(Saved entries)
+--
$ cat src/rtl/dual_slope_seq.sv
// Dual-slope conversion sequencer: discharge, autozero, fixed integrate, timed de-integrate, autorange.
// Latency: outputs registered; status inputs pass 2-flop synchronisers whose delay is part of the count.
// Backpressure: none; start_i is level-sampled in IDLE only and each result is a one-cycle valid_o strobe.
module dual_slope_seq #(
  parameter int T_RST       = 16,
  parameter int T_AZ        = 1024,
  parameter int T_INT       = 2000,
  parameter int CNT_W       = 12,
  parameter int N_DEINT_MAX = 4095,
  parameter int R_LO        = 400,
  parameter int RANGE_MAX   = 4
) (
  input  logic             clk_i,
  input  logic             rst_i,
  input  logic             start_i,
  input  logic             cont_i,
  input  logic             autorange_en_i,
  input  logic [2:0]       mode_sel_i,
  input  logic             comp_i,
  input  logic             sat_hi_i,
  input  logic             sat_lo_i,
  input  logic             ref_ok_i,
  output logic [3:0]       afe_sel_o,
  output logic             afe_reset_o,
  output logic             ref_sign_o,
  output logic [4:0]       range_sel_o,
  output logic [2:0]       mode_sel_o,
  output logic [CNT_W-1:0] result_o,
  output logic             sign_o,
  output logic             ovr_o,
  output logic             valid_o,
  output logic             busy_o
);

  // The phase counter serves every timed state, so it is sized for the longest one.
  localparam int PH_M1  = (T_RST > T_AZ) ? T_RST : T_AZ;
  localparam int PH_M2  = (PH_M1 > T_INT) ? PH_M1 : T_INT;
  localparam int PH_MAX = (PH_M2 > N_DEINT_MAX) ? PH_M2 : N_DEINT_MAX;
  localparam int PH_W   = $clog2(PH_MAX + 1);

  localparam logic [PH_W-1:0]  RST_LAST   = PH_W'(T_RST - 1);
  localparam logic [PH_W-1:0]  AZ_LAST    = PH_W'(T_AZ - 1);
  localparam logic [PH_W-1:0]  INT_LAST   = PH_W'(T_INT - 1);
  localparam logic [PH_W-1:0]  DEINT_LAST = PH_W'(N_DEINT_MAX);
  localparam logic [CNT_W-1:0] R_LO_V     = CNT_W'(R_LO);
  localparam logic [4:0]       RANGE_TOP  = 5'(RANGE_MAX);

  typedef enum logic [2:0] {
    S_IDLE, S_WAIT_REF, S_RST, S_AZ, S_INT, S_DEINT, S_DONE
  } state_t;

  state_t            state, state_nxt;
  logic [PH_W-1:0]   ph_cnt;
  logic              pol, pol_nxt;
  logic [1:0]        comp_sync, sat_hi_sync, sat_lo_sync, ref_ok_sync;
  logic              comp_s, sat_s, ref_ok_s;
  logic              counting;

  logic [2:0]        mode_nxt;
  logic [CNT_W-1:0]  result_nxt;
  logic              sign_nxt, ovr_nxt;
  logic [4:0]        range_nxt;
  logic [3:0]        sel_nxt;
  logic              afe_reset_nxt, ref_sign_nxt, valid_nxt, busy_nxt;

  // Two-flop synchronisers for the analog-side status lines.
  always_ff @(posedge clk_i or posedge rst_i) begin
    if (rst_i) begin
      comp_sync   <= '0;
      sat_hi_sync <= '0;
      sat_lo_sync <= '0;
      ref_ok_sync <= '0;
    end else begin
      comp_sync   <= {comp_sync[0], comp_i};
      sat_hi_sync <= {sat_hi_sync[0], sat_hi_i};
      sat_lo_sync <= {sat_lo_sync[0], sat_lo_i};
      ref_ok_sync <= {ref_ok_sync[0], ref_ok_i};
    end
  end

  assign comp_s   = comp_sync[1];
  assign sat_s    = sat_hi_sync[1] | sat_lo_sync[1];
  assign ref_ok_s = ref_ok_sync[1];
  assign counting = state inside {S_RST, S_AZ, S_INT, S_DEINT};

  // State, latched polarity and phase counter; the counter restarts on every state change.
  always_ff @(posedge clk_i or posedge rst_i) begin
    if (rst_i) begin
      state  <= S_IDLE;
      pol    <= 1'b0;
      ph_cnt <= '0;
    end else begin
      state <= state_nxt;
      pol   <= pol_nxt;
      if (state_nxt != state) ph_cnt <= '0;
      else if (counting)      ph_cnt <= ph_cnt + PH_W'(1);
    end
  end

  // Next-state, result capture and autorange decisions.
  always_comb begin
    state_nxt  = state;
    pol_nxt    = pol;
    mode_nxt   = mode_sel_o;
    result_nxt = result_o;
    sign_nxt   = sign_o;
    ovr_nxt    = ovr_o;
    range_nxt  = range_sel_o;
    case (state)
      S_IDLE: begin
        if (start_i) begin
          mode_nxt  = mode_sel_i;
          state_nxt = S_WAIT_REF;
        end
      end
      S_WAIT_REF: begin
        if (ref_ok_s) state_nxt = S_RST;
      end
      S_RST: begin
        if (!ref_ok_s)               state_nxt = S_WAIT_REF;
        else if (ph_cnt == RST_LAST) state_nxt = S_AZ;
      end
      S_AZ: begin
        if (!ref_ok_s)              state_nxt = S_WAIT_REF;
        else if (ph_cnt == AZ_LAST) state_nxt = S_INT;
      end
      S_INT: begin
        if (!ref_ok_s) begin
          state_nxt = S_WAIT_REF;
        end else if (sat_s) begin
          // Rail hit while integrating: polarity is whatever the comparator shows now.
          pol_nxt    = comp_s;
          result_nxt = '1;
          ovr_nxt    = 1'b1;
          sign_nxt   = ~comp_s;
          state_nxt  = S_DONE;
        end else if (ph_cnt == INT_LAST) begin
          pol_nxt   = comp_s;
          state_nxt = S_DEINT;
        end
      end
      S_DEINT: begin
        if (!ref_ok_s) begin
          state_nxt = S_WAIT_REF;
        end else if (sat_s) begin
          result_nxt = '1;
          ovr_nxt    = 1'b1;
          sign_nxt   = ~pol;
          state_nxt  = S_DONE;
        end else if (comp_s != pol) begin
          // Zero crossing seen: the count so far is the conversion result.
          result_nxt = CNT_W'(ph_cnt);
          ovr_nxt    = 1'b0;
          sign_nxt   = ~pol;
          state_nxt  = S_DONE;
        end else if (ph_cnt == DEINT_LAST) begin
          result_nxt = '1;
          ovr_nxt    = 1'b1;
          sign_nxt   = ~pol;
          state_nxt  = S_DONE;
        end
      end
      S_DONE: begin
        state_nxt = cont_i ? S_RST : S_IDLE;
        if (autorange_en_i) begin
          if (ovr_o && (range_sel_o < RANGE_TOP))
            range_nxt = range_sel_o + 5'd1;
          else if (!ovr_o && (result_o < R_LO_V) && (range_sel_o != 5'd0))
            range_nxt = range_sel_o - 5'd1;
        end
      end
      default: state_nxt = S_IDLE;
    endcase
  end

  // Output decode from the upcoming state so the registered outputs line up with it.
  always_comb begin
    sel_nxt       = 4'b0000;
    afe_reset_nxt = 1'b0;
    ref_sign_nxt  = 1'b0;
    valid_nxt     = 1'b0;
    busy_nxt      = (state_nxt != S_IDLE);
    case (state_nxt)
      S_IDLE, S_WAIT_REF, S_RST: afe_reset_nxt = 1'b1;
      S_AZ:    sel_nxt = 4'b0001;
      S_INT:   sel_nxt = 4'b0010;
      S_DEINT: begin
        sel_nxt      = pol_nxt ? 4'b1000 : 4'b0100;
        ref_sign_nxt = pol_nxt;
      end
      S_DONE: begin
        afe_reset_nxt = 1'b1;
        valid_nxt     = 1'b1;
      end
      default: afe_reset_nxt = 1'b1;
    endcase
  end

  // Output registers.
  always_ff @(posedge clk_i or posedge rst_i) begin
    if (rst_i) begin
      afe_sel_o   <= 4'b0000;
      afe_reset_o <= 1'b1;
      ref_sign_o  <= 1'b0;
      range_sel_o <= 5'd0;
      mode_sel_o  <= 3'd0;
      result_o    <= '0;
      sign_o      <= 1'b0;
      ovr_o       <= 1'b0;
      valid_o     <= 1'b0;
      busy_o      <= 1'b0;
    end else begin
      afe_sel_o   <= sel_nxt;
      afe_reset_o <= afe_reset_nxt;
      ref_sign_o  <= ref_sign_nxt;
      range_sel_o <= range_nxt;
      mode_sel_o  <= mode_nxt;
      result_o    <= result_nxt;
      sign_o      <= sign_nxt;
      ovr_o       <= ovr_nxt;
      valid_o     <= valid_nxt;
      busy_o      <= busy_nxt;
    end
  end

endmodule
$ cat config.mk
export PLATFORM = sky130hd
export DESIGN_NAME = dual_slope_seq
export DESIGN_NICKNAME = d
export VERILOG_FILES = /design/src/rtl/dual_slope_seq.sv
export SDC_FILE = /design/constraint.sdc
export NUM_CORES = 1
export LEC_CHECK = 0
export BUFFER_PORTS_ARGS = -buffer_cell sky130_fd_sc_hd__buf_4
export CAP_MARGIN = 25
export CELL_PAD_IN_SITES_DETAIL_PLACEMENT = 0
export CELL_PAD_IN_SITES_GLOBAL_PLACEMENT = 1
export CORE_ASPECT_RATIO = 0.5
export CORE_MARGIN = 2
export CORE_UTILIZATION = 48
export CTS_CLUSTER_SIZE = 30
export DETAILED_ROUTE_END_ITERATION = 10
export GPL_TIMING_DRIVEN = 1
export PLACE_DENSITY = 0.95
export REMOVE_ABC_BUFFERS = 1
export SLEW_MARGIN = 20
export SYNTH_ARGS = -nofsm -noshare
export SYNTH_HDL_FRONTEND = slang
export SYNTH_SLANG_ARGS = --single-unit
$ cat constraint.sdc
create_clock -name clk_i -period 4 [get_ports clk_i]
set_input_delay 0.4 -clock clk_i [delete_from_list [all_inputs] [get_ports clk_i]]
set_output_delay 0.4 -clock clk_i [all_outputs]
set_load 0.01 [all_outputs]
==> Word-level counts from Yosys, hierarchy flattened <==
Index checks and enable logic that the tools add are counted.
{ "word_totals": {"ff_bits": 54, "latch_bits": 0, "ramBits": 0, "rom_bits": 0, "in_bits": 12, "output_inout_bits": 30, "word_cells": 109, "n_memories": 0} }
{ "op_classes": {"n_addsub": 3, "multipliers": 0, "div": 0, "n_lt_le_gt_ge": 2, "eq_ne": 20, "shift": 0, "muxes": 49, "n_bitwise": 3, "n_reduce_logical": 15} }
{ "op_table": {"columns": ["operator", "count"], "rows": [
  ["$mux 12", 8],
  ["$mux 3", 13],
  ["$pmux 12 s2", 1],
  ["$pmux 3 s7", 1],
  ["$mux 1", 19],
  ["$eq 3x3->1 const B", 6],
  ["$add 12x1->12 const B", 1],
  ["$eq 12x10->1 const B", 1],
  ["$eq 12x11->1 const B", 1],
  ["$eq 12x12->1 const B", 1],
  ["$eq 12x4->1 const B", 1],
  ["$lt 12x9->1 const B", 1],
  ["$pmux 4 s3", 1],
  ["$mux 5", 2],
  ["$eq 3x2->1 const B", 3],
  ["$ne 2x2->1 const B", 3],
  ["$reduce_bool 2->1", 3],
  ["$add 5x1->5 const B", 1],
  ["$lt 5x3->1 const B", 1],
  ["$reduce_and 5->1", 1],
  ["$reduce_bool 5->1", 1],
  ["$sub 5x1->5 const B", 1],
  ["$mux 4", 1],
  ["$ne 4x2->1 const B", 1],
  ["15 further kinds", 19]
]} }

==> Depth between registers and ports, before layout <==
Gate-level depths: netlist of the first run.
{ "depth": {"ltp_word": 9, "ltp_mapped": 8, "ltp_nobuf": 7} }

==> Worst setup path after synthesis of the first run <==
Ideal clock, no wire load.
{ "synth_timing": {"path_type": "register to register", "from": "reg range_sel_o[3]", "to": "reg range_sel_o[4]", "t_arrival_ps": 2246, "t_required_ps": 3879, "path_slack_ps": 1633, "stages_incl_launch_ff": 8, "period_less_slack_ps": 2367, "path_cell_list": "dfrtp_1 nor3b_1 nand2b_1 fa_1 a21o_1 a21oi_1 mux2_2 a22o_1"} }
{ "synth_via": {"elab_chain_len": 4} }
{ "synth_rtl": {"columns": ["item", "line_no", "text"], "rows": [
  ["start: declaration", "26", "output logic [4:0] range_sel_o,"],
  ["start signal: assignment", "216", "range_sel_o <= range_nxt;"],
  ["$lt 5x3->1 or $reduce_bool 5->1 (tied branches)", "166, 168", null],
  ["$logic_and 1x1->1, on equally long branches", "166, 168", null],
  ["$reduce_bool 2->1 (no line)", null, null],
  ["$reduce_and 3->1 (no line)", null, null]
]} }
Parallel ways exist; a longest one is shown, timed or not. The select of a mux whose other input is x is not followed.
A chain may end at the register's enable or synchronous reset.

==> Worst setup path after layout of the first run <==
Same ends and word-level chain as after synthesis.

==> results of run 1 <==
stage by stage:
| stage | std cells | total power [mW] | hold slack (ns) | util [%] |
|---|---|---|---|---|
| detailed placement | 326 | 0.949 | 0.335 | 55.4 |
| global route | 334 | 1.30 | 0.132 | 56.9 |
| CTS | 334 | 1.24 | 0.115 | 56.9 |
| finish | 334 | 1.23 | 0.116 | 56.9 |
| global placement | 325 | 0.934 | 0.334 | 55.0 |
| floorplan | 210 | 0.838 | 0.331 | - |
cell usage in the layout (no fill, tap or decap), drive strengths merged, types with 3 or more instances in the layout:
cell type and instances:
dfrtp 53, buf 43, nor3 19, nor2 13, o22a 12, nand2 11
xnor2 11, mux2 9, a21oi 8, nand3 7, clkbuf 6, a21o 5
xor2 5, nand4 5, and3 4, ha 4, inv 4, nor4 4
nor4b 3
worst reg2reg max path, stage by stage (launching register included):
cell      delay (ns)
dfrtp_1         0.43
nor3b_1         0.34
nand2b_1        0.25
fa_1            0.45
a21o_1          0.20
a21oi_1         0.23
mux2_2          0.37
a22o_1          0.22
cells by family (layout without fill, tap and decap cells):
kind of cell | count (synthesis) | after routing | share of synthesized area [%]
simple gates | 82 | 82 | 21.2
flops | 54 | 54 | 50.7
compound gates | 38 | 38 | 11.3
xor+xnor | 16 | 16 | 5.53
buf+inv | 16 | 55 | 3.99
mux | 11 | 11 | 4.69
fa+ha+maj | 5 | 5 | 2.63
worst max-delay path by stage:
stage,start,to,slack (ns),depth (start not counted)
2_1_floorplan,range_sel_o[3],range_sel_o[4],1.63,7
3_3_place_gp,range_sel_o[3],range_sel_o[4],1.59,7
3_5_place_dp,range_sel_o[3],range_sel_o[4],1.44,7
4_1_cts,range_sel_o[3],range_sel_o[4],1.43,7
5_1_grt,range_sel_o[3],range_sel_o[4],1.25,7
6_report,range_sel_o[3],range_sel_o[4],1.42,7
power groups by stage:
| stage | Clock (mW) | Sequential [mW] | Combinational (mW) |
|---|---|---|---|
| 2_1_floorplan | 0 | 0.656 | 0.182 |
| 5_1_grt | 0.328 | 0.653 | 0.322 |
| 3_3_place_gp | 0 | 0.651 | 0.284 |
| 4_1_cts | 0.301 | 0.644 | 0.295 |
| 3_5_place_dp | 0 | 0.654 | 0.294 |
| 6_report | 0.294 | 0.644 | 0.295 |
sequential cells by signal, indices dropped and copies added (netlist names), 2 cells and up:
register and count:
ph_cnt 12, result_o 12, range_sel_o 5, afe_sel_o 4, mode_sel_o 3, state 3, comp_sync 2, ref_ok_sync 2
sat_hi_sync 2, sat_lo_sync 2
layer usage:
metal	up-vias	part of all wire, %
met5	-	0
met4	0	0.89
met3	6	6.1
met2	46	46
met1	926	47
li1	890	-
cell type report:
class                      instances  area (um^2)  area share [%]
multi-input combinational        152         1210            39.2
inverter                           4         15.0           0.487
tap                               73         91.3            2.96
clock inverter                     2         10.0           0.324
timing repair buffer              43          335            10.9
sequential                        54         1350            43.8
clock buffer                       6         72.6            2.35
==> out/results.txt, run 1 <==
status: complete, no violations
number of inserted diodes: 0
Comb pwr share: 23.9%
delay of the slowest cell on the worst path: 0.45 ns
critical-path cell list: nor3b_1 > nand2b_1 > fa_1 > a21o_1 > a21oi_1 > mux2_2 > a22o_1
sw frac: 31.8%
maxcap violations: 0
Initial Util: 49.2%
Via density: 5.59
Period minus WS final: 2.58 ns
CP startpoint kind: flip-flop
Die Width: 109 um
Place WS: 1.44 ns
CP Capture Type: flip-flop
global placement routability congestion: 0.841
Clock Latency Late Sink: 0.31 ns
vias in the first global route: 1829
1st-iter DRT viols: 79
Reg2Reg Launch Point: range_sel_o[3]
synth unique cells: 57
GR Layer Usage met2: 28.9%
Total Neg Setup Slack: 0 ns
initial antenna violation count: 0
R2R Setup Slk: 1.42 ns
clock share of power: 23.8%
vias: 1868
setup bufs post-CTS: 0
fin crit share: 64.5%
Peak VDD IR: 0.000180 V
ys async rst share: 100%
Seq pwr share: 52.3%
most common cell in the netlist: dfrtp_1
Post-Synthesis Cells: 222
CP max FO: 5
final WL: 5270 um
R2R cell count: 7
cell family with most CP delay: compound AO/OA/AOI/OAI gates
final worst setup slack: 1.42 ns
clk_skew: 0.0147 ns
CP Class: flip-flop to flip-flop
Synth top cells by count: dfrtp_1 (53), nor2_1 (12), o22a_1 (12)
Nets: 277
Synth Cell Area: 2670 um^2
total CTS buffers: 5
proportion of layout cells with a drive suffix above 1: 33.0%
critical path required time: 4.21 ns
Fin. Hold Viols: 0
busiest grt layer: met2
global route total overflow: 0
core area: 5420 um^2
filler cell count: 455
router iterations before antenna repair: 4
CTS root buffer: clkbuf_8
clk slew on worst S/H paths: 0.10 ns
GRT met3 Usage: 4.07%
post-route design area: 3090 um^2
post-DR wirelength/cell: 15.8 um
io pins: 42
CP arrival: 2.79 ns
Post-CTS Resized: 0
CTS tree: built
grt met1 use: 26.8%
maximum clock rate: 0.388 GHz
static leakage: 1.44 nW
dominant cell type by area after synthesis: dfrtp_1
Die ar.: 6210 um^2
dominant synthesized flop cell: dfrtp_1
Max Slew Vio Count: 0
Mean Syn Cell Area: 12.0 um^2
input/output buffers: 41
clock buffer depth: 2
Int Power: 0.841 mW
Post-CTS Hold Buffers: 0
crit path buf inv count: 0
worst hold path class: input pin to async pin
number of synthesis warnings: 0
Worst-Margin Slew: 0.909 ns
headroom to the max-slew limit: 39.0%
Site Rows: 19
Tot GR Track Use: 18.7%
P&R area growth vs syn: 15.7%
Post-route DRC: 0
dpl cell area: 3000 um^2
chip height: 56.7 um
slowest stage cell on the critical path: fa_1
dpl hpwl: 3770 um
post-synthesis sequential area ratio: 50.7%
PwrDens: 400 nW/um^2
synth top area cells: dfrtp_1 (50%), o22a_1 (3.9%), nor3_2 (3.8%), mux2_2 (3.4%), xnor2_1 (3.3%)
largest net degree at the start of global routing: 33
net switching power: 0.392 mW
first-pass GRT wire length: 9030 um
Detail Route Antenna Nets: 0
CTS H-tree depth: 2
number of synthesized flops with an enable pin: 0
Sink Count: 54
RSZ-0062 raised after global routing: false
Yosys reg bits: 54
share of the synthesized area in the top cell type: 49.7%
worst flop-to-flop path endpoint: range_sel_o[4]
endpoints failing setup: 0
(Power assumes the default switching activity.)
==> run 2, diff against run 1 <==
Settings changed: CORE_UTILIZATION 48 to 41, PLACE_DENSITY 0.95 to 0.88.
Clock period 4 ns to 2.2 ns, I/O delays scaled along.
==> run 2 against run 1 <==
Net effect: worst setup slack worse by 1.4 ns; clock-buffer cell count grew 1; design area grew 11%; final cell count rose by 12%.
==> out/results.txt, run 2 (synthesis gave the netlist of run 1 again) <==
Worst Hold Path Cells: 1
post-DR wirelength/cell: 15.4 um
CP Capture Type: flip-flop
Worst-Margin Slew: 0.456 ns
CP max FO: 4
core area: 6180 um^2
Total Neg Setup Slack: 0 ns
CP arrival: 2.37 ns
critical-path cell list: nor3b_2 > nand2b_1 > fa_2 > a21o_1 > a21oi_2 > mux2_4 > a22o_1
Die Width: 118 um
chip height: 61.0 um
Sink Count: 54
CTS tree: built
final worst setup slack: 0.00727 ns
Fin. Hold Viols: 0
number of inserted diodes: 0
CTS H-tree depth: 2
proportion of layout cells with a drive suffix above 1: 40.6%
final WL: 5750 um
vias in the first global route: 1947
Die ar.: 7210 um^2
clk slew on worst S/H paths: 0.07 ns
Seq pwr share: 45.8%
clock share of power: 30.9%
delay of the slowest cell on the worst path: 0.43 ns
input/output buffers: 41
hold slack: 0.0372 ns
R2R Setup Slk: 0.007 ns
filler cell count: 539
slowest stage cell on the critical path: fa_2
RSZ-0062 raised after global routing: true
Clock Latency Late Sink: 0.29 ns
router iterations before antenna repair: 4
Detail Route Antenna Nets: 0
PwrDens: 747 nW/um^2
dpl hpwl: 4130 um
Int Power: 1.80 mW
P&R area growth vs syn: 27.9%
most frequent cells in the layout: buf_4 (66), dfrtp_1 (53), nor2_1 (12), o22a_1 (12)
CP startpoint kind: flip-flop
static leakage: 1.64 nW
Largest regs: ph_cnt: 12 flops, result_o: 12 flops, range_sel_o: 5 flops
CP Class: flip-flop to flip-flop
Tot GR Track Use: 16.9%
largest net degree at the start of global routing: 55
critical path required time: 2.38 ns
Initial Util: 43.2%
vias: 1945
Hold Path End: sat_hi_sync[0]
total CTS buffers: 5
Comb pwr share: 23.3%
Post-route DRC: 0
clk_skew: 0.00489 ns
worst hold path class: input pin to flip-flop
net switching power: 0.749 mW
maximum clock rate: 0.456 GHz
headroom to the max-slew limit: 69.4%
hold path start: sat_hi_i
Max Slew Vio Count: 0
global route total overflow: 0
1st-iter DRT viols: 100
Peak VDD IR: 0.000460 V
Period minus WS final: 2.19 ns
R2R cell count: 7
initial antenna violation count: 0
sw frac: 29.4%
clock buffer depth: 2
fin crit share: 99.7%
Place WS: -0.140 ns
maxcap violations: 0
commonest non-fill, non-tap cell in the layout: buf_4
Nets: 302
io pins: 42
endpoints failing setup: 0
first-pass GRT wire length: 9470 um
Reg2Reg Launch Point: range_sel_o[2]
CTS root buffer: clkbuf_16
Site Rows: 20
Via density: 5.20
global placement routability congestion: 0.921
worst flop-to-flop path endpoint: range_sel_o[4]
status: complete, no violations
run 2: cell type report:
class	instances	area (um^2)	share of cell area, %
Clock buffer	7	143	4.18
Clock inverter	1	5.00	0.147
Inverter	4	15.0	0.440
Multi-Input combinational cell	152	1260	36.9
Sequential cell	54	1350	39.7
Tap cell	88	110	3.23
Timing Repair Buffer	68	526	15.4
run 2: critical path: cells and delay by family (launching register included):
family,cells,cell delay [ns]
AO/OA/AOI/OAI,3,0.54
flip-flops,1,0.39
multiplexers,1,0.32
adder cells (fa/ha/maj),1,0.43
AND/OR/NAND/NOR,2,0.39
run 2: metal layers:
layer	vias to the layer above	global-route usage (%)	share of wire [%]	wire, um
met5	-	0	0	0
met4	0	4.99	0.50	29
met3	2	4.63	4.6	265
met2	39	28.2	48	2750
met1	969	22.4	47	2700
li1	935	-	-	-
run 2: metrics by stage:
step	total power, mW	utilization (%)	std cells	cell area (um^2)
after CTS	2.56	54.4	373	3360
final	2.55	55.2	374	3410
after detailed placement	1.77	51.6	363	3190
after global routing	2.68	55.2	374	3410
after floorplan	1.52	-	210	2580
after global placement	1.75	51.6	363	3190
run 2: worst max path at each step:
stage,from,slack [ns],cells past startpoint,to
global placement,range_sel_o[3],-0.03,7,range_sel_o[4]
CTS,range_sel_o[3],0.009,7,range_sel_o[4]
finish,range_sel_o[2],0.007,7,range_sel_o[4]
floorplan,range_sel_o[3],-0.17,7,range_sel_o[4]
global route,range_sel_o[2],-0.03,7,range_sel_o[4]
detailed placement,range_sel_o[3],-0.14,7,range_sel_o[4]
run 2: repair_timing:
item / in CTS / in global routing
hold endpoints to repair: 53 / 0
pin swaps: 0 / 5
setup buffers: 1 / 1
endpoints found under the setup margin: 1 / 7
hold buffers: 1 / 0
gates resized for setup: 3 / 7
run 2: power by group through the flow:
stage	Clock, mW	Sequential, mW	Combinational [mW]
6_report	0.786	1.17	0.594
5_1_grt	0.850	1.18	0.650
4_1_cts	0.804	1.17	0.593
3_5_place_dp	0	1.18	0.588
3_3_place_gp	0	1.18	0.571
2_1_floorplan	0	1.19	0.331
+--
Set down verbatim only the lines between the start of the data above and the line with "parameter int R_LO", both boundaries included.

● **EXERCISE RESPONSE**
$ cat src/rtl/dual_slope_seq.sv
// Dual-slope conversion sequencer: discharge, autozero, fixed integrate, timed de-integrate, autorange.
// Latency: outputs registered; status inputs pass 2-flop synchronisers whose delay is part of the count.
// Backpressure: none; start_i is level-sampled in IDLE only and each result is a one-cycle valid_o strobe.
module dual_slope_seq #(
  parameter int T_RST       = 16,
  parameter int T_AZ        = 1024,
  parameter int T_INT       = 2000,
  parameter int CNT_W       = 12,
  parameter int N_DEINT_MAX = 4095,
  parameter int R_LO        = 400,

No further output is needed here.